- [EXERCISE INSTRUCTIONS]: Below is some data. Retype exactly the lines starting at the one with "layout.cells.non_filler = 4188" and ending at the one with "grt_first_pass_wirelength_microns = 139000".

(Beginning of DATA EXCERPTS)

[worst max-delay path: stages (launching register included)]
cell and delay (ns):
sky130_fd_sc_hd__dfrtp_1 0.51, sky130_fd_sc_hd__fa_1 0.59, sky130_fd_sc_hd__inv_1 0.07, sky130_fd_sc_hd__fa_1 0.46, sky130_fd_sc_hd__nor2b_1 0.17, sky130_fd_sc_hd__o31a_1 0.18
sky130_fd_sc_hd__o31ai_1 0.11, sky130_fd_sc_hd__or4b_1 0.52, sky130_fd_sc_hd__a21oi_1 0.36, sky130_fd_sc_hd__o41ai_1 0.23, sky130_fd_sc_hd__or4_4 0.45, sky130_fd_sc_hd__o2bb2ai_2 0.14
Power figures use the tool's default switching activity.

(End of DATA EXCERPTS)
(Beginning of DATA EXCERPTS)

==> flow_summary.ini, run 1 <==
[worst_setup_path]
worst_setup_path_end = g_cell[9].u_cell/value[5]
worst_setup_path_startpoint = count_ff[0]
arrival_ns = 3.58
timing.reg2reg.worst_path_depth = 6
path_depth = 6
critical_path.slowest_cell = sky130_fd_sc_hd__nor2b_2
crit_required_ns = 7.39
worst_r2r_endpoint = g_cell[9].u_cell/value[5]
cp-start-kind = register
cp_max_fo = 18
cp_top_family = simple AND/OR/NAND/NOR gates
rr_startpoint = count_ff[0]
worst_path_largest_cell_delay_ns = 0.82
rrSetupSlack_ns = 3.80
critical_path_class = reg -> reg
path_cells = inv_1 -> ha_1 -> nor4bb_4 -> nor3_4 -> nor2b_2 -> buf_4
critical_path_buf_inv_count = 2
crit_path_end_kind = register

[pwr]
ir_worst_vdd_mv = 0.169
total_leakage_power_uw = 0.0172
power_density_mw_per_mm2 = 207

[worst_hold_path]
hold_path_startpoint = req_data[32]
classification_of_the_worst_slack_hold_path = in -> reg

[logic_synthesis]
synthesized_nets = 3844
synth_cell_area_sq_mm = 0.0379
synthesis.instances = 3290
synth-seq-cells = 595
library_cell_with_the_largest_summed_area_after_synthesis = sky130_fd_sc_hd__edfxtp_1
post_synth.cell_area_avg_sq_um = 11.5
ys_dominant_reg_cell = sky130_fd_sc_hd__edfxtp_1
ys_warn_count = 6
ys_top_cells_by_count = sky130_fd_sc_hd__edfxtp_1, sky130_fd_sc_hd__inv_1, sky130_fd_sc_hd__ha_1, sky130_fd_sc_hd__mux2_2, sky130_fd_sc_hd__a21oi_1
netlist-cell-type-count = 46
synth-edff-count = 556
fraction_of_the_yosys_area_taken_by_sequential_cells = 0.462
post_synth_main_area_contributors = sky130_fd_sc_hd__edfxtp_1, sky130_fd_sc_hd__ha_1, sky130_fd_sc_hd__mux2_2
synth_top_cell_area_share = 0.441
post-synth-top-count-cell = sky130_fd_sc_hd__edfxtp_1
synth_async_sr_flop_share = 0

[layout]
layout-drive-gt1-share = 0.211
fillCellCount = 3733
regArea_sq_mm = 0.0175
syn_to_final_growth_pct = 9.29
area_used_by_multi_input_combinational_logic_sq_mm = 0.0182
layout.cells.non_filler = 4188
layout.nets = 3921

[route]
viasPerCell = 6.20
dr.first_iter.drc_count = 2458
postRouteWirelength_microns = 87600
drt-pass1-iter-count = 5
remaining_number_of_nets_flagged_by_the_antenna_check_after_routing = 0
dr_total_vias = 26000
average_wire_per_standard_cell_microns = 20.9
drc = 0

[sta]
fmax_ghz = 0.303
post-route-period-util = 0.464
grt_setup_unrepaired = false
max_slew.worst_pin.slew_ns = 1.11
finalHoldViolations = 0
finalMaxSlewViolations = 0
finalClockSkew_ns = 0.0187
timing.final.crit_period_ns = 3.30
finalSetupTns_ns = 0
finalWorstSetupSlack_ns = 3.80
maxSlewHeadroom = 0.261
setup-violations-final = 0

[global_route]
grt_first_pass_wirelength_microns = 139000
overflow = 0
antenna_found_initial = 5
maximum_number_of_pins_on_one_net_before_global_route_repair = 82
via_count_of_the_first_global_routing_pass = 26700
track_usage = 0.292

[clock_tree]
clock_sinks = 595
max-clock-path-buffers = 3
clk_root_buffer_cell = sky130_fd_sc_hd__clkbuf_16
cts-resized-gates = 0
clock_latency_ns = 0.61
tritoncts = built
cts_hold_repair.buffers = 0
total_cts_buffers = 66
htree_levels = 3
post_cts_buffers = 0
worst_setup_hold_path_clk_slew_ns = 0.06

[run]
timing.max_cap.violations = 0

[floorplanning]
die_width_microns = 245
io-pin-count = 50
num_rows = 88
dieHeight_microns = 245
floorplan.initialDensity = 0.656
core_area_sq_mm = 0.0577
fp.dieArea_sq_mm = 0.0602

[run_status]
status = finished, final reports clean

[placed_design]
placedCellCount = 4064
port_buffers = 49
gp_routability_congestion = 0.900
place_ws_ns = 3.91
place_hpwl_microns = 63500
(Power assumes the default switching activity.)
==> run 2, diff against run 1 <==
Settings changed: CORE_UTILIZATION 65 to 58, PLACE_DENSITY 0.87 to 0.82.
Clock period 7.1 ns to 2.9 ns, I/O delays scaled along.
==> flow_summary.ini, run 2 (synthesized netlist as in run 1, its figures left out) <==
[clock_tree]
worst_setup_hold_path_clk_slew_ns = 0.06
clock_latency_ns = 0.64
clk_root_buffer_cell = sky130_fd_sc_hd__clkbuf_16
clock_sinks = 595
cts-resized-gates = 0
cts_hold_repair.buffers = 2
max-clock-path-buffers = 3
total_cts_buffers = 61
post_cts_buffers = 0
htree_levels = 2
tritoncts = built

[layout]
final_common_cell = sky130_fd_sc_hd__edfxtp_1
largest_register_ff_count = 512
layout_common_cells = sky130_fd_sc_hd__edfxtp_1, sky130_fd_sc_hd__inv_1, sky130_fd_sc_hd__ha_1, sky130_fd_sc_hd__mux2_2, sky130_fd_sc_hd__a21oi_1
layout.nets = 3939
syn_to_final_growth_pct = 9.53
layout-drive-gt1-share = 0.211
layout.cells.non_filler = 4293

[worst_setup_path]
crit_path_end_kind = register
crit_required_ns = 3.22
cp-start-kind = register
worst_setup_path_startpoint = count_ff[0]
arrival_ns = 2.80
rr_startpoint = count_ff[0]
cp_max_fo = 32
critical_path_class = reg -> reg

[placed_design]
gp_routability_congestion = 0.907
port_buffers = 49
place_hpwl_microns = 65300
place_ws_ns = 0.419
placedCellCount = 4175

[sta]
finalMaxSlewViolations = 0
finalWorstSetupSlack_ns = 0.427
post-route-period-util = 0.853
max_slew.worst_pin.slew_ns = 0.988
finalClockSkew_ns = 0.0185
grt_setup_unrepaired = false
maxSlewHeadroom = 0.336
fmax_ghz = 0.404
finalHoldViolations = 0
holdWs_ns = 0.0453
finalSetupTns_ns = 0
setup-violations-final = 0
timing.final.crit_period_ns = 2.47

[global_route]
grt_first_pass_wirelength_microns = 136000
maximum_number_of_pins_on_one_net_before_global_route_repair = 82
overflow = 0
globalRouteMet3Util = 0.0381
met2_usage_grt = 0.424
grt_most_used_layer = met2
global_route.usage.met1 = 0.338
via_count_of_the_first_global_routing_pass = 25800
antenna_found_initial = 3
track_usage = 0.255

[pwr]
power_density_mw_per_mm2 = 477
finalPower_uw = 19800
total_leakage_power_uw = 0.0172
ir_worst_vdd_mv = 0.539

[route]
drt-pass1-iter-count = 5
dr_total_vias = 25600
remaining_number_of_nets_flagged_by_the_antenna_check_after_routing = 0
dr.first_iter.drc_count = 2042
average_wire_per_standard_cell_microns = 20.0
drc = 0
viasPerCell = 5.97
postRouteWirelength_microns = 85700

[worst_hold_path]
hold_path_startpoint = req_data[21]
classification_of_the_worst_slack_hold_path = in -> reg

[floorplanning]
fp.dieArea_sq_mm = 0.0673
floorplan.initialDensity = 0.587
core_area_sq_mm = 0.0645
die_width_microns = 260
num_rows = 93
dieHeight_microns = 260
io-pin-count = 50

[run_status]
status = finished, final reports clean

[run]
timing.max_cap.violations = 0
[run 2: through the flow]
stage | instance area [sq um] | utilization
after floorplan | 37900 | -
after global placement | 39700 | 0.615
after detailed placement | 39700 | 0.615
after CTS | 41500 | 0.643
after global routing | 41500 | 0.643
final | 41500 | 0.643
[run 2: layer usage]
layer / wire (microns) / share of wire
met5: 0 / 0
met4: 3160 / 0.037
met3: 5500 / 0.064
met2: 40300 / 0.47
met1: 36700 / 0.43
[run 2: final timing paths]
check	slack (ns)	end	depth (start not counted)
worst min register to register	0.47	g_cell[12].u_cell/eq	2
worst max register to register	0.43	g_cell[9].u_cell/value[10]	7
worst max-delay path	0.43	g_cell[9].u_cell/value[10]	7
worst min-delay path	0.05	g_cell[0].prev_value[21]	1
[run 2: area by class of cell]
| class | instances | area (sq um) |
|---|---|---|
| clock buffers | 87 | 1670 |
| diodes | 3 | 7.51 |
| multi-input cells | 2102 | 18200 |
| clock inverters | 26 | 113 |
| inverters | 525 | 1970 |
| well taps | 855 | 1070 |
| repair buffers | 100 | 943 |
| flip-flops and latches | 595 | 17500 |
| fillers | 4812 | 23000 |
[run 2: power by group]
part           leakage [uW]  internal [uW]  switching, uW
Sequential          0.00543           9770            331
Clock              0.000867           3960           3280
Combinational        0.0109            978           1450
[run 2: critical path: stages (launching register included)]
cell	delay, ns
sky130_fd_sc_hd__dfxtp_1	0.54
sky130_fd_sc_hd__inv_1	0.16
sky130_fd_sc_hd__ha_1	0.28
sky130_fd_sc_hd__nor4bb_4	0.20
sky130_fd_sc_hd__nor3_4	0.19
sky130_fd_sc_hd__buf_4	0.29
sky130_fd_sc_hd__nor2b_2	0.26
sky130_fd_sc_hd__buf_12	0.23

(End of DATA EXCERPTS)
(Beginning of DATA EXCERPTS)

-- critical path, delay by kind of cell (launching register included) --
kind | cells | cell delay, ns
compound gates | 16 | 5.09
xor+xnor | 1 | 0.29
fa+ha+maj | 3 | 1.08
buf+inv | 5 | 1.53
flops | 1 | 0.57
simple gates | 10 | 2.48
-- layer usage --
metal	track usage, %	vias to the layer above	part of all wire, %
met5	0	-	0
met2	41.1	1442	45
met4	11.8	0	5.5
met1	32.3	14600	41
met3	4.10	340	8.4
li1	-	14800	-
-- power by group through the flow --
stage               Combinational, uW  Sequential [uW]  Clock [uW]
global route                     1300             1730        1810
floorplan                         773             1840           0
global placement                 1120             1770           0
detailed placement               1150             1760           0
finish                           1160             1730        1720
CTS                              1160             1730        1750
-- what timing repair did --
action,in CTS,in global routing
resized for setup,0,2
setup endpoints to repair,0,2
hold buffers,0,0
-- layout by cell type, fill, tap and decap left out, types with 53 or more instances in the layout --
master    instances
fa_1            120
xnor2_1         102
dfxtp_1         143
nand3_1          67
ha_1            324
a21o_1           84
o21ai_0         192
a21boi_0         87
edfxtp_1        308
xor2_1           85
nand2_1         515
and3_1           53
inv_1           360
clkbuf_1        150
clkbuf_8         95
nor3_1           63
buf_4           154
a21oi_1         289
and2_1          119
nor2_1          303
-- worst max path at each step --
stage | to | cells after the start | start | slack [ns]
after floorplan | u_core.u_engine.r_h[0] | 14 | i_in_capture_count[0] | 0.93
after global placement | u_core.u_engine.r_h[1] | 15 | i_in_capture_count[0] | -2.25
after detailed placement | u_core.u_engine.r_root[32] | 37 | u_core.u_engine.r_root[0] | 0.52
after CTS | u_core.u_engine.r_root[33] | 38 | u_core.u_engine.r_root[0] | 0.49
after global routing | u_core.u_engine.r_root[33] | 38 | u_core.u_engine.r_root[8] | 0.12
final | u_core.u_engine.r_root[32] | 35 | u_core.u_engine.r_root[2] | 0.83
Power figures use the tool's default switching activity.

(End of DATA EXCERPTS)

- [FINISHED EXERCISE]:
layout.cells.non_filler = 4188
layout.nets = 3921

[route]
viasPerCell = 6.20
dr.first_iter.drc_count = 2458
postRouteWirelength_microns = 87600
drt-pass1-iter-count = 5
remaining_number_of_nets_flagged_by_the_antenna_check_after_routing = 0
dr_total_vias = 26000
average_wire_per_standard_cell_microns = 20.9
drc = 0

[sta]
fmax_ghz = 0.303
post-route-period-util = 0.464
grt_setup_unrepaired = false
max_slew.worst_pin.slew_ns = 1.11
finalHoldViolations = 0
finalMaxSlewViolations = 0
finalClockSkew_ns = 0.0187
timing.final.crit_period_ns = 3.30
finalSetupTns_ns = 0
finalWorstSetupSlack_ns = 3.80
maxSlewHeadroom = 0.261
setup-violations-final = 0

[global_route]
grt_first_pass_wirelength_microns = 139000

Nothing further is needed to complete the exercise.